Throughput is inversely proportional to RTT. Intuitively, if the RTT is lower, then the throughput is higher. This makes sense, because the window size increases every time we receive an ack, and a lower RTT means we get more acks more often.
This relationship between RTT and throughput can be a problem if we have multiple connections with different RTTs.
The connection with the lower RTT is going to be receiving acks more quickly, which means this connection also increases its window size and sends packets faster. In this case, it turns out the lower-RTT connection gets twice as much bandwidth as the higher-RTT connection.
Fundamentally, TCP is unfair when RTTs are heterogeneous (not the same). A shorter RTT improves propagation time, but it also helps TCP ramp up its rate faster. We accept this as a feature of TCP, and there’s nothing we do about this in practice.
Rate-Based Congestion Control
Our congestion control protocol results in choppy throughput. As seen in the graph, the rate repeatedly swings between W/2 and W. Some applications don’t like the constantly-changing rate, and would prefer to send data at a steady rate (e.g. streaming applications).
One possible solution for these applications is equation-based or rate-based congestion control, which abandons the rules for dynamically adjusting the rate, and instead simply follows the equation. To send data at a smooth rate, you can measure RTT and loss rate, plug them into the throughput equation, and constantly send at the calculated rate.
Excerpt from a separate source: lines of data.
What follows belongs to an exercise in optimizing a design on an open flow for small area and a short achievable clock period; a production flow would make more cautious choices. RTL that was checked went through simulation tests only; none was proved equivalent to the original.

==> module pmc_a221oi, before the edit <==
module pmc_a221oi (input logic a1, input logic a2, input logic b1, input logic b2,
                   input logic c1, output logic y);
    assign y = !((a1 & a2) | (b1 & b2) | c1);
endmodule
==> module pmc_a21o, before the edit <==
module pmc_a21o (input logic a1, input logic a2, input logic b1, output logic y);
    assign y = (a1 & a2) | b1;
endmodule
==> module prog_mem_ctrl, before the edit <==
module prog_mem_ctrl (
    input  logic        clk,
    input  logic        rst,
    input  logic        load_start,
    input  logic        load_valid,
    input  logic [7:0]  load_byte,
    output logic        load_ready,
    input  logic        load_end,
    output logic [8:0]  load_count,
    input  logic        fetch_req,
    input  logic [15:0] fetch_addr,
    output logic        fetch_ready,
    output logic        fetch_valid,
    output logic [15:0] fetch_inst,
    output logic        fetch_err
);
    logic        r_idle;
    logic        r_load;
    logic        r_resp;
    logic [7:0]  r_wptr;
    logic [8:0]  r_load_count;
    logic        r_phase;      
    logic [15:0] r_inst_pre_n;   
    logic        r_err_pre_n;    
    logic [15:0] r_inst_hold;    
    logic        r_err_hold;
    logic        w_wr_en;
    logic        w_last;
    logic [8:0]  w_wptr_next;
    logic [15:0] w_rdata;      
    logic [15:0] w_rdata_n;
    logic        w_sel_p0;     
    logic        w_sel_p1;     
    logic [15:0] w_keep_pre;   
    logic [15:0] w_pre_next_n;
    logic        w_err;
    logic        w_take_fetch;
    logic        w_rst_n;      
    assign w_wr_en = r_load && load_valid;
    assign w_wptr_next = {1'b0, r_wptr} + {8'd0, w_wr_en};
    assign w_last      = w_wptr_next[8];
    prog_byte_ram u_ram (
        .clk   (clk),
        .load  (r_load),
        .valid (load_valid),
        .phase (r_phase),
        .waddr (r_wptr),
        .wdata (load_byte),
        .raddr (fetch_addr[7:1]),
        .rdata   (w_rdata),
        .rdata_n (w_rdata_n)
    );
    assign w_err = fetch_addr[0] || (|fetch_addr[15:8]) ||
                   ({1'b0, fetch_addr[7:1]} >= r_load_count[8:1]);
    assign w_take_fetch = r_idle && !load_start && fetch_req;
    assign w_sel_p0   = w_rst_n && w_take_fetch && !w_err && !r_phase;
    assign w_sel_p1   = w_rst_n && w_take_fetch && !w_err &&  r_phase;
    assign w_keep_pre = {16{w_rst_n && !w_take_fetch}} & ~r_inst_pre_n;
    for (genvar b = 0; b < 16; b++) begin : g_pre
        pmc_a221oi u_pre (.a1(w_sel_p0), .a2(w_rdata[b]), .b1(w_sel_p1), .b2(w_rdata_n[b]),
                          .c1(w_keep_pre[b]), .y(w_pre_next_n[b]));
    end
    assign load_ready  = r_load;
    assign fetch_ready = r_idle;
    assign fetch_valid = r_resp && !rst;
    logic [16:0] w_pre_sel;
    for (genvar b = 0; b < 17; b++) begin : g_omux
        if (b < 16) begin : g_inst
            pmc_nor2 u_nor (.a(rst), .b(r_inst_pre_n[b]), .y(w_pre_sel[b]));
            pmc_a21o u_out (.a1(rst), .a2(r_inst_hold[b]), .b1(w_pre_sel[b]),
                            .y(fetch_inst[b]));
        end else begin : g_err
            pmc_nor2 u_nor (.a(rst), .b(r_err_pre_n), .y(w_pre_sel[b]));
            pmc_a21o u_out (.a1(rst), .a2(r_err_hold), .b1(w_pre_sel[b]),
                            .y(fetch_err));
        end
    end
    pmc_inv  u_rst_n   (.a(rst), .y(w_rst_n));
    assign load_count  = r_load_count;
    always_ff @(posedge clk) begin
        r_inst_pre_n <= w_pre_next_n;
    end
    always_ff @(posedge clk) begin
        if (load_start && r_idle) begin
            r_wptr <= '0;
        end else begin
            r_wptr <= w_wptr_next[7:0];
        end
        if (!w_rst_n) begin
            r_idle       <= 1'b1;
            r_load       <= 1'b0;
            r_resp       <= 1'b0;
            r_load_count <= '0;
            r_phase      <= 1'b0;
            r_err_pre_n  <= 1'b1;
            r_inst_hold  <= '0;
            r_err_hold   <= 1'b0;
        end else begin
            r_idle <= (r_idle && !load_start && !fetch_req) || r_resp ||
                      (r_load && (load_end || w_last));
            r_load <= (r_idle && load_start) || (r_load && !load_end && !w_last);
            r_resp <= w_take_fetch;
            r_phase <= !r_phase;
            if (r_load && (load_end || w_last)) begin
                r_load_count <= w_wptr_next;
            end
            r_inst_hold <= ~r_inst_pre_n;
            r_err_hold  <= ~r_err_pre_n;
            if (w_take_fetch) begin
                r_err_pre_n <= !w_err;
            end
        end
    end
endmodule
Source: an optimization exercise on an open RTL-to-GDS flow (aim: a short achievable clock period and few clock cycles). Production flows keep margins and buffers that such runs may drop. In this exercise RTL edits were held to simulation tests only and were not proved equivalent to the original. Power and IR drop assume default switching activity.

## flow/flow/run.sh

```bash
#!/bin/bash
# The standard layout, with repair_timing aiming for a larger setup margin.
set -euo pipefail
bash standard.sh SETUP_SLACK_MARGIN=6.5 finish > make_finish.log 2>&1
```

## flow/constraint.sdc

```tcl
create_clock -name core_clock -period 10.0 [get_ports {CLK}]
set_input_delay 2.0000 -clock core_clock [delete_from_list [all_inputs] [get_ports {CLK}]]
set_output_delay 2.0000 -clock core_clock [all_outputs]
set_load 0.01 [all_outputs]
```

## flow/standard.sh

```bash
#!/bin/bash
# synth_recipe.tcl (not shown) runs the flow's synth.tcl, then flattens the netlist and writes it again
# the make line also repeats each setting of config.mk as NAME=value (left out here)
make -C /OpenROAD-flow-scripts/flow DESIGN_CONFIG=/design/flow/config.mk WORK_HOME=/design/flow/orfs CLKGATE_MAP_FILE= SYNTH_SCRIPT=/design/flow/synth_recipe.tcl "${@:-finish}"
```

## flow/config.mk

```make
export PLATFORM = sky130hd
export DESIGN_NAME = mips_core
export DESIGN_NICKNAME = mips_core
export VERILOG_FILES = /design/flow/design.v
export SDC_FILE = /design/flow/constraint.sdc
export NUM_CORES = 4
export LEC_CHECK = 0
export CAP_MARGIN = 20
export CORE_MARGIN = 2
export CORE_UTILIZATION = 25
export PLACE_DENSITY = 0.35
export SLEW_MARGIN = 20
```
This solution also maintains fairness (doesn’t hog bandwidth), because the equation ensures that we consume no more bandwidth than TCP would in a similar setting. (See RFC 5348 for more details.)
Formally, alternative implementations (including rate-based congestion control, and others) are considered TCP-friendly if they co-exist well with TCP by reducing their rate when necessary. TCP-friendly alternative algorithms lead to fair bandwidth sharing, even when some hosts run TCP and others run alternative algorithms.